[Stored data]

○ ○ ○ ○

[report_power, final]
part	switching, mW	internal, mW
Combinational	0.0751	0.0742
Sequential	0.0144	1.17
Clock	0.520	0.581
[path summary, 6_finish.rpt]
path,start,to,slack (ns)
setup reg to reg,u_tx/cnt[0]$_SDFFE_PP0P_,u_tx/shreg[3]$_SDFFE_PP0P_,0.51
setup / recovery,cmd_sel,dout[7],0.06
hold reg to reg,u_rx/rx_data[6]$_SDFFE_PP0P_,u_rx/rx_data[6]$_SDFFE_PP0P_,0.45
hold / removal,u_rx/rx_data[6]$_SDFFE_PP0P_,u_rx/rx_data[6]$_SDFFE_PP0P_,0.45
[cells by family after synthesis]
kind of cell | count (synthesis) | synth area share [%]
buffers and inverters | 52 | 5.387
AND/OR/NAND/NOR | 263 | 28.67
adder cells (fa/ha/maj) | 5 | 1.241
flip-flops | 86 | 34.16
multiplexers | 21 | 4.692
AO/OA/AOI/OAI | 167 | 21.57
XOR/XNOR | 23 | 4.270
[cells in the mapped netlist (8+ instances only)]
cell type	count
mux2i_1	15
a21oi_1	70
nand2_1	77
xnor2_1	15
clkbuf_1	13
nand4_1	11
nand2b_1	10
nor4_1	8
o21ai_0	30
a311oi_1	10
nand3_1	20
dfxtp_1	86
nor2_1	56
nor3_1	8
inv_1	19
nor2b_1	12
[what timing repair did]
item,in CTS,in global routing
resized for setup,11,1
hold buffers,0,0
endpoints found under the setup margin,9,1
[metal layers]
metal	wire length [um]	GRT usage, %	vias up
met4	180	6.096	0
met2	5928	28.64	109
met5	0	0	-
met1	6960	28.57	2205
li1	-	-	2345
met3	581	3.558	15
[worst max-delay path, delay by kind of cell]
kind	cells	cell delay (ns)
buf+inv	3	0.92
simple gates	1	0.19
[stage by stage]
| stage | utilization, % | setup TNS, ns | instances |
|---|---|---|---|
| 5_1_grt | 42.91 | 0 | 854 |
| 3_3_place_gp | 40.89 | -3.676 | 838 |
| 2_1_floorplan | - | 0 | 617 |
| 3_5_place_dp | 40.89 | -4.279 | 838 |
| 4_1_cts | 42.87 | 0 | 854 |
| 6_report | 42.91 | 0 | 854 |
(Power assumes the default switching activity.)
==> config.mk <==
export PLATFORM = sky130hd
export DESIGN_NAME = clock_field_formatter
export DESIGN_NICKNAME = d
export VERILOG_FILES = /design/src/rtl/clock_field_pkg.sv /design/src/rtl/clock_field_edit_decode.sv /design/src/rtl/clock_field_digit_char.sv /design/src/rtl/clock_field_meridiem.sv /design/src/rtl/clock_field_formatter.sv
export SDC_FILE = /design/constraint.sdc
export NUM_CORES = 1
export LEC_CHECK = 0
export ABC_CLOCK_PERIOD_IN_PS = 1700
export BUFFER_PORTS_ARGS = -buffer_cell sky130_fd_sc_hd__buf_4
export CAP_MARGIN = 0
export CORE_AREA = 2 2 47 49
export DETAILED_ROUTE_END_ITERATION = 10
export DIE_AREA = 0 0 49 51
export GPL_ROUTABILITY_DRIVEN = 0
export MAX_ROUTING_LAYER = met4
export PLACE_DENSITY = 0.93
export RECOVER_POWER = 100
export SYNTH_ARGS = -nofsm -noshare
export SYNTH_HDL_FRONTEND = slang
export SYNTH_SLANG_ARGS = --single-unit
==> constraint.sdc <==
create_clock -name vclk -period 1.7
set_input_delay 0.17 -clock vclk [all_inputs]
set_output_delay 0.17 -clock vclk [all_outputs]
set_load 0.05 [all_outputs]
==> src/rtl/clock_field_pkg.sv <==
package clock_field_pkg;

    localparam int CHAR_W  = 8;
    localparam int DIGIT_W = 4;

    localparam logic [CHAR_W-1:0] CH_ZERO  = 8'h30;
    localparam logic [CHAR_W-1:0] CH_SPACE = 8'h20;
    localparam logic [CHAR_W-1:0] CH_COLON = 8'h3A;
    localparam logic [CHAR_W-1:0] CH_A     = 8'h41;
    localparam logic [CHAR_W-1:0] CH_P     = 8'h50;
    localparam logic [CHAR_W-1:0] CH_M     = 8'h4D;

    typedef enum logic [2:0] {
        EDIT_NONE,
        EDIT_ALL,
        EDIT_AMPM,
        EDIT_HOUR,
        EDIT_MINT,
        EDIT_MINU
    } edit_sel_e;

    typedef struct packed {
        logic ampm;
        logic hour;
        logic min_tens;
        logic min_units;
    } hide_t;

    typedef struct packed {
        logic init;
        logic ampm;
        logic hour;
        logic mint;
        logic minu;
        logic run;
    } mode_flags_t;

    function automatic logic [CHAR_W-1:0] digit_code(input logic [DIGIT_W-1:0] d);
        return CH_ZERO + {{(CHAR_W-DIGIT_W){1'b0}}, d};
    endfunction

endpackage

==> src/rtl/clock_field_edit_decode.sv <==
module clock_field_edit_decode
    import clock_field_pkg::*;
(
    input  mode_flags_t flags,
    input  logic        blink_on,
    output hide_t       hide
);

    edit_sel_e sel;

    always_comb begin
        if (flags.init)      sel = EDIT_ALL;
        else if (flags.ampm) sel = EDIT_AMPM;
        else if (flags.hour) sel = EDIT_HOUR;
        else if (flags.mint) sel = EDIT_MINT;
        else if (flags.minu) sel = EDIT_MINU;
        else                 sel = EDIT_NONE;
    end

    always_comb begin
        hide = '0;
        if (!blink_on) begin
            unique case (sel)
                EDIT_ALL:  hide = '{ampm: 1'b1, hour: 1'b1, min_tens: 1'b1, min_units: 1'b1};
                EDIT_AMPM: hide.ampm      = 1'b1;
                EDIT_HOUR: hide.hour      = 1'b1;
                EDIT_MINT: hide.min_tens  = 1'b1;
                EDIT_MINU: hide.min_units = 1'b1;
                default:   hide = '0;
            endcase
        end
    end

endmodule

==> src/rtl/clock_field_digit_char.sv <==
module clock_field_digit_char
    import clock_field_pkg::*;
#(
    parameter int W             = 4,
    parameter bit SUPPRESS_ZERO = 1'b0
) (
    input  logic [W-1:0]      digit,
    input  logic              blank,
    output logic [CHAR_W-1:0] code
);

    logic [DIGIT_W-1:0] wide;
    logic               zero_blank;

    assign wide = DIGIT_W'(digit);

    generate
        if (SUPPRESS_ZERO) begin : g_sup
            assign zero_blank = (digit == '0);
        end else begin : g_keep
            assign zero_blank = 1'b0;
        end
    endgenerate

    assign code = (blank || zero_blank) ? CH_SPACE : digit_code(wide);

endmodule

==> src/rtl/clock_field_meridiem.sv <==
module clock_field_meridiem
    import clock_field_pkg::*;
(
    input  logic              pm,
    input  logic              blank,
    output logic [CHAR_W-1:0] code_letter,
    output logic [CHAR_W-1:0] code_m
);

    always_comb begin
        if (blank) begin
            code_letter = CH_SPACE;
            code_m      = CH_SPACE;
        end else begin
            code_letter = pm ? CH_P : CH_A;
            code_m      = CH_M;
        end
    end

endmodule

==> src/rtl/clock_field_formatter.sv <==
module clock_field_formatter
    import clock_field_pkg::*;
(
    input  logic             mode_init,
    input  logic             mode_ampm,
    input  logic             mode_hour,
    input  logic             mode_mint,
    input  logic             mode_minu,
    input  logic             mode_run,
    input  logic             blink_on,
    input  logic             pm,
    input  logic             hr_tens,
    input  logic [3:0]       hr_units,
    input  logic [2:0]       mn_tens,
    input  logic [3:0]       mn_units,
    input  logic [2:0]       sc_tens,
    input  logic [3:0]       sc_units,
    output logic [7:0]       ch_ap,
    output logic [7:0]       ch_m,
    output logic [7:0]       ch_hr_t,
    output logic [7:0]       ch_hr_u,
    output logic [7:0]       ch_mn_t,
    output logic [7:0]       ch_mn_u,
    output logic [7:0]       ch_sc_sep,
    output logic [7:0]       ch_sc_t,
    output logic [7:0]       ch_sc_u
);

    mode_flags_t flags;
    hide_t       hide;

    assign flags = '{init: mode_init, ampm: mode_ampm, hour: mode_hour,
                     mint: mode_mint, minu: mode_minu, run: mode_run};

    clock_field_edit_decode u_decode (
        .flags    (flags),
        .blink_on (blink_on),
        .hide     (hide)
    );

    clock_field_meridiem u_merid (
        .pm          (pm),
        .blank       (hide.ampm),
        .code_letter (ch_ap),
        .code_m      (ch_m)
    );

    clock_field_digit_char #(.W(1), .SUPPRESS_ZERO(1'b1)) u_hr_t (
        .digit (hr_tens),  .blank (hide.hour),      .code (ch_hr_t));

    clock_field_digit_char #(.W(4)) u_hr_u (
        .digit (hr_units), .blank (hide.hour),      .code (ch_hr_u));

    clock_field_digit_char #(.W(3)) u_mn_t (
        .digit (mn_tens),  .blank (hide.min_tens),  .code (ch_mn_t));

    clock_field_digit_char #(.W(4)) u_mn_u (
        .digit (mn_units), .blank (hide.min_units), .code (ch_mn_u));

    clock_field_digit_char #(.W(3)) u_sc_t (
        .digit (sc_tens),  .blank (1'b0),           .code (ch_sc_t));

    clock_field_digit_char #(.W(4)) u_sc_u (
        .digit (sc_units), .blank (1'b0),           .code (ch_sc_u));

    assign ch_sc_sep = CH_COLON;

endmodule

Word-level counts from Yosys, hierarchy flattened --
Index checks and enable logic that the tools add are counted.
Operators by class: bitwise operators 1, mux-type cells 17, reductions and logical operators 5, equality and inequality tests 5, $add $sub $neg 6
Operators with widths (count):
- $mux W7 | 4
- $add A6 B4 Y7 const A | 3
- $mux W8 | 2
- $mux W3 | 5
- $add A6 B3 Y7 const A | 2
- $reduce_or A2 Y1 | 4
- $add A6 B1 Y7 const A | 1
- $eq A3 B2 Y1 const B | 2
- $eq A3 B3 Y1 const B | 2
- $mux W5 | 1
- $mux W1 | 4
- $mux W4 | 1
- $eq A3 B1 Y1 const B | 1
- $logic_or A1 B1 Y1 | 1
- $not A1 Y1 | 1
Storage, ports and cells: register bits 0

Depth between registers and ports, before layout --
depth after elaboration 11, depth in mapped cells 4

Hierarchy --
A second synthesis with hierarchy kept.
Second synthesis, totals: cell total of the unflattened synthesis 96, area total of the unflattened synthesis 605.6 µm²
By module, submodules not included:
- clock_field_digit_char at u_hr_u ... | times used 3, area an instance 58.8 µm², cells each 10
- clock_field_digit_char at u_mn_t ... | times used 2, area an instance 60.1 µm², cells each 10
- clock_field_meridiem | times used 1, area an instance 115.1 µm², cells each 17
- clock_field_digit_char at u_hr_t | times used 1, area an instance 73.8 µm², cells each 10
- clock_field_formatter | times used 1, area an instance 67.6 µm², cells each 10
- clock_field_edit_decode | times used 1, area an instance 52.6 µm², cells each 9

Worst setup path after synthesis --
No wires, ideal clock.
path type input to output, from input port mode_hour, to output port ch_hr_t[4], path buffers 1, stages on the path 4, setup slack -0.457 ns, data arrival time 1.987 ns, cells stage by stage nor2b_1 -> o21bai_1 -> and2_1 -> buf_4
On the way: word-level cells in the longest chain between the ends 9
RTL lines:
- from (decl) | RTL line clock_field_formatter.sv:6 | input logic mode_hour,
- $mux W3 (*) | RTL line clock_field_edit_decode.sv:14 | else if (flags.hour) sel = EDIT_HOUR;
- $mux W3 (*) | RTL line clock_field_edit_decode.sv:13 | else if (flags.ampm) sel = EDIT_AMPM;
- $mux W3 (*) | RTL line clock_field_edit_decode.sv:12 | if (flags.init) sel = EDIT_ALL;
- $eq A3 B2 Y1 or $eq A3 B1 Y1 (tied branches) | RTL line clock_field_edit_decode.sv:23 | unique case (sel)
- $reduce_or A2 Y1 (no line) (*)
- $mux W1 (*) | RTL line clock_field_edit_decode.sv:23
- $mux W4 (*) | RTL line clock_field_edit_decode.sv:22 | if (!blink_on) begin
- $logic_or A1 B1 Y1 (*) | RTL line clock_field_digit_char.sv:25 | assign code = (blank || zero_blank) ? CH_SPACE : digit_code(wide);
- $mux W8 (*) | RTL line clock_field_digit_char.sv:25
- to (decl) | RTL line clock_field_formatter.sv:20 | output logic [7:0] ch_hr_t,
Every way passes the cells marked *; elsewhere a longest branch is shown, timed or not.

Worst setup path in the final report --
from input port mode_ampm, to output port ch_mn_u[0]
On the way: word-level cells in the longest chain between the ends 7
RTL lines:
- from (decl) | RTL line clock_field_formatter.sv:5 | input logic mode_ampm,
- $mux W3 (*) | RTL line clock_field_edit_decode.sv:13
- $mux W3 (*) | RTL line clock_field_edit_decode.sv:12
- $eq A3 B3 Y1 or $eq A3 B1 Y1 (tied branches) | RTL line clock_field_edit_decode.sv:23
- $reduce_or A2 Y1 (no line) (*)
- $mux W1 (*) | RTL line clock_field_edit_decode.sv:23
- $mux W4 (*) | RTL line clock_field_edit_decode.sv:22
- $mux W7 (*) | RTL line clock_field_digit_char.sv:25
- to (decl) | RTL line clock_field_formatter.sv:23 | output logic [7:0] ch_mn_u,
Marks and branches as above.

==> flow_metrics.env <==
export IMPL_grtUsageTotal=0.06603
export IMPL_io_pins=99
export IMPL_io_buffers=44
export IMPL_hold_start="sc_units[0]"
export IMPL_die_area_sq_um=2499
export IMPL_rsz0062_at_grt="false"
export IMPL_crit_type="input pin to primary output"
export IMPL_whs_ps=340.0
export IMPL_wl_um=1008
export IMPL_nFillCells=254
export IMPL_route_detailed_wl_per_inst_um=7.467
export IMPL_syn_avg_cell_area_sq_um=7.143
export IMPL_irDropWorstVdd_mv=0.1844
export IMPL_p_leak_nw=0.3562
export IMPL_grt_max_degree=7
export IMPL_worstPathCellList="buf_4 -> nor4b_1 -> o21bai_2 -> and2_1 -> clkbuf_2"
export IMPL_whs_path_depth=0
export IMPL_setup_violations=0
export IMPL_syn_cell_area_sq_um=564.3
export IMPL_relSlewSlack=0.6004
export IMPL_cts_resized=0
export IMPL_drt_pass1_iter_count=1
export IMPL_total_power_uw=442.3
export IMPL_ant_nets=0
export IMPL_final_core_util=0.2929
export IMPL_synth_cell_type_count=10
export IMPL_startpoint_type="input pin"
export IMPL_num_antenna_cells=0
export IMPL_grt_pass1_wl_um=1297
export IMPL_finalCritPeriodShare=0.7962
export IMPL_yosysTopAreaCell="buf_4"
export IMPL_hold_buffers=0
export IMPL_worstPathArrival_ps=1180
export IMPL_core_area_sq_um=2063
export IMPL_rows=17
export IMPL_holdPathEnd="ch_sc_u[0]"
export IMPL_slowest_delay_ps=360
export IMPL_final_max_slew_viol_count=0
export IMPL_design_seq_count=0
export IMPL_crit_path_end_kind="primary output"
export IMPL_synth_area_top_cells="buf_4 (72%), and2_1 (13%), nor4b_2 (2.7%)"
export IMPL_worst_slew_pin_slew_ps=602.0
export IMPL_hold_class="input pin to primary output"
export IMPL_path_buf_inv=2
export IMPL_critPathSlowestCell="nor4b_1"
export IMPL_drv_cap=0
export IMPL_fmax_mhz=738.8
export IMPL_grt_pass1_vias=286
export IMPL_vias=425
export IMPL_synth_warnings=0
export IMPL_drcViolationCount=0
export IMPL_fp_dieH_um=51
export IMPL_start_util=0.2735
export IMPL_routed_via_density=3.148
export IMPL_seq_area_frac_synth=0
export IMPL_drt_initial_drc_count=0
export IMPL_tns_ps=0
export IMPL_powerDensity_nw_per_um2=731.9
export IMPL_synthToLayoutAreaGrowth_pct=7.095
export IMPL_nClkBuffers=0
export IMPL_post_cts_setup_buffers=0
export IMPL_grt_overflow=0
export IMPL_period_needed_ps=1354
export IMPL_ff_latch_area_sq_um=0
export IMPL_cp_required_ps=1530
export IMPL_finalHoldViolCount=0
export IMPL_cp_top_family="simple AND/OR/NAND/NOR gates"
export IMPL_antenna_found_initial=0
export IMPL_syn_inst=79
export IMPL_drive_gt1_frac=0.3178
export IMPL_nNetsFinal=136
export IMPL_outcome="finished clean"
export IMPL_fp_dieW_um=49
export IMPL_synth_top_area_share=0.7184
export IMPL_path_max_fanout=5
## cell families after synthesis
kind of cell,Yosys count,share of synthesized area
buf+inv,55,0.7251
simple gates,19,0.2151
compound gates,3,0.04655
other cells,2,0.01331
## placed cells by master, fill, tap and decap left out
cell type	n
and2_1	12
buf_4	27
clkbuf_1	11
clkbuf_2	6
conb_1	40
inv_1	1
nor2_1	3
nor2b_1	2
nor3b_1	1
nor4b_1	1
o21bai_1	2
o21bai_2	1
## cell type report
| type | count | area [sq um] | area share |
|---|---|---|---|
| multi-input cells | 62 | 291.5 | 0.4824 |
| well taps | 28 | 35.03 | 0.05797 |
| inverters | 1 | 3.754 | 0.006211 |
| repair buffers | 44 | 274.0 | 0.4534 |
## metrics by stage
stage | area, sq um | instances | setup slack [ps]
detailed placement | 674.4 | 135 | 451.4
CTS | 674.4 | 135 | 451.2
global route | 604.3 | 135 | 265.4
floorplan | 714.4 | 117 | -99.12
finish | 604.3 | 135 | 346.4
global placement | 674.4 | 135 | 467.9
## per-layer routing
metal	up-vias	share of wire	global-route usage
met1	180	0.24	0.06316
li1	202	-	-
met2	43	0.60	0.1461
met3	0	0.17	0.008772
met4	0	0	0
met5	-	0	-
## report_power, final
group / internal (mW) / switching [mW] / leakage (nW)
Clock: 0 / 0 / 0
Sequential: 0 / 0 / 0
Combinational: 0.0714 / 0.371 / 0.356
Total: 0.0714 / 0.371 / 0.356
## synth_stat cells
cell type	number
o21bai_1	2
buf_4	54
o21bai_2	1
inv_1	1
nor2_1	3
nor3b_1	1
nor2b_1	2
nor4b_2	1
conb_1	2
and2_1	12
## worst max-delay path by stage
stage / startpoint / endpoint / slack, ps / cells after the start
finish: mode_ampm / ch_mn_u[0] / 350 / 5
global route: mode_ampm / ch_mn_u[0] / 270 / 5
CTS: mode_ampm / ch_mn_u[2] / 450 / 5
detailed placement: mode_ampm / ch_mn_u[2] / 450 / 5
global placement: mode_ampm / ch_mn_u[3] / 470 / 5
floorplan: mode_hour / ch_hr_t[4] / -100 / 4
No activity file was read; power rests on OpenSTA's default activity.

○ ○ ○ ○

YOUR TASK: Nothing but the lines from the first line of the data through the line with "adder cells (fa/ha/maj) | 5 | 1.241" should be returned, exactly as they appear, both ends included.

EXERCISE RESULT:
[report_power, final]
part	switching, mW	internal, mW
Combinational	0.0751	0.0742
Sequential	0.0144	1.17
Clock	0.520	0.581
[path summary, 6_finish.rpt]
path,start,to,slack (ns)
setup reg to reg,u_tx/cnt[0]$_SDFFE_PP0P_,u_tx/shreg[3]$_SDFFE_PP0P_,0.51
setup / recovery,cmd_sel,dout[7],0.06
hold reg to reg,u_rx/rx_data[6]$_SDFFE_PP0P_,u_rx/rx_data[6]$_SDFFE_PP0P_,0.45
hold / removal,u_rx/rx_data[6]$_SDFFE_PP0P_,u_rx/rx_data[6]$_SDFFE_PP0P_,0.45
[cells by family after synthesis]
kind of cell | count (synthesis) | synth area share [%]
buffers and inverters | 52 | 5.387
AND/OR/NAND/NOR | 263 | 28.67
adder cells (fa/ha/maj) | 5 | 1.241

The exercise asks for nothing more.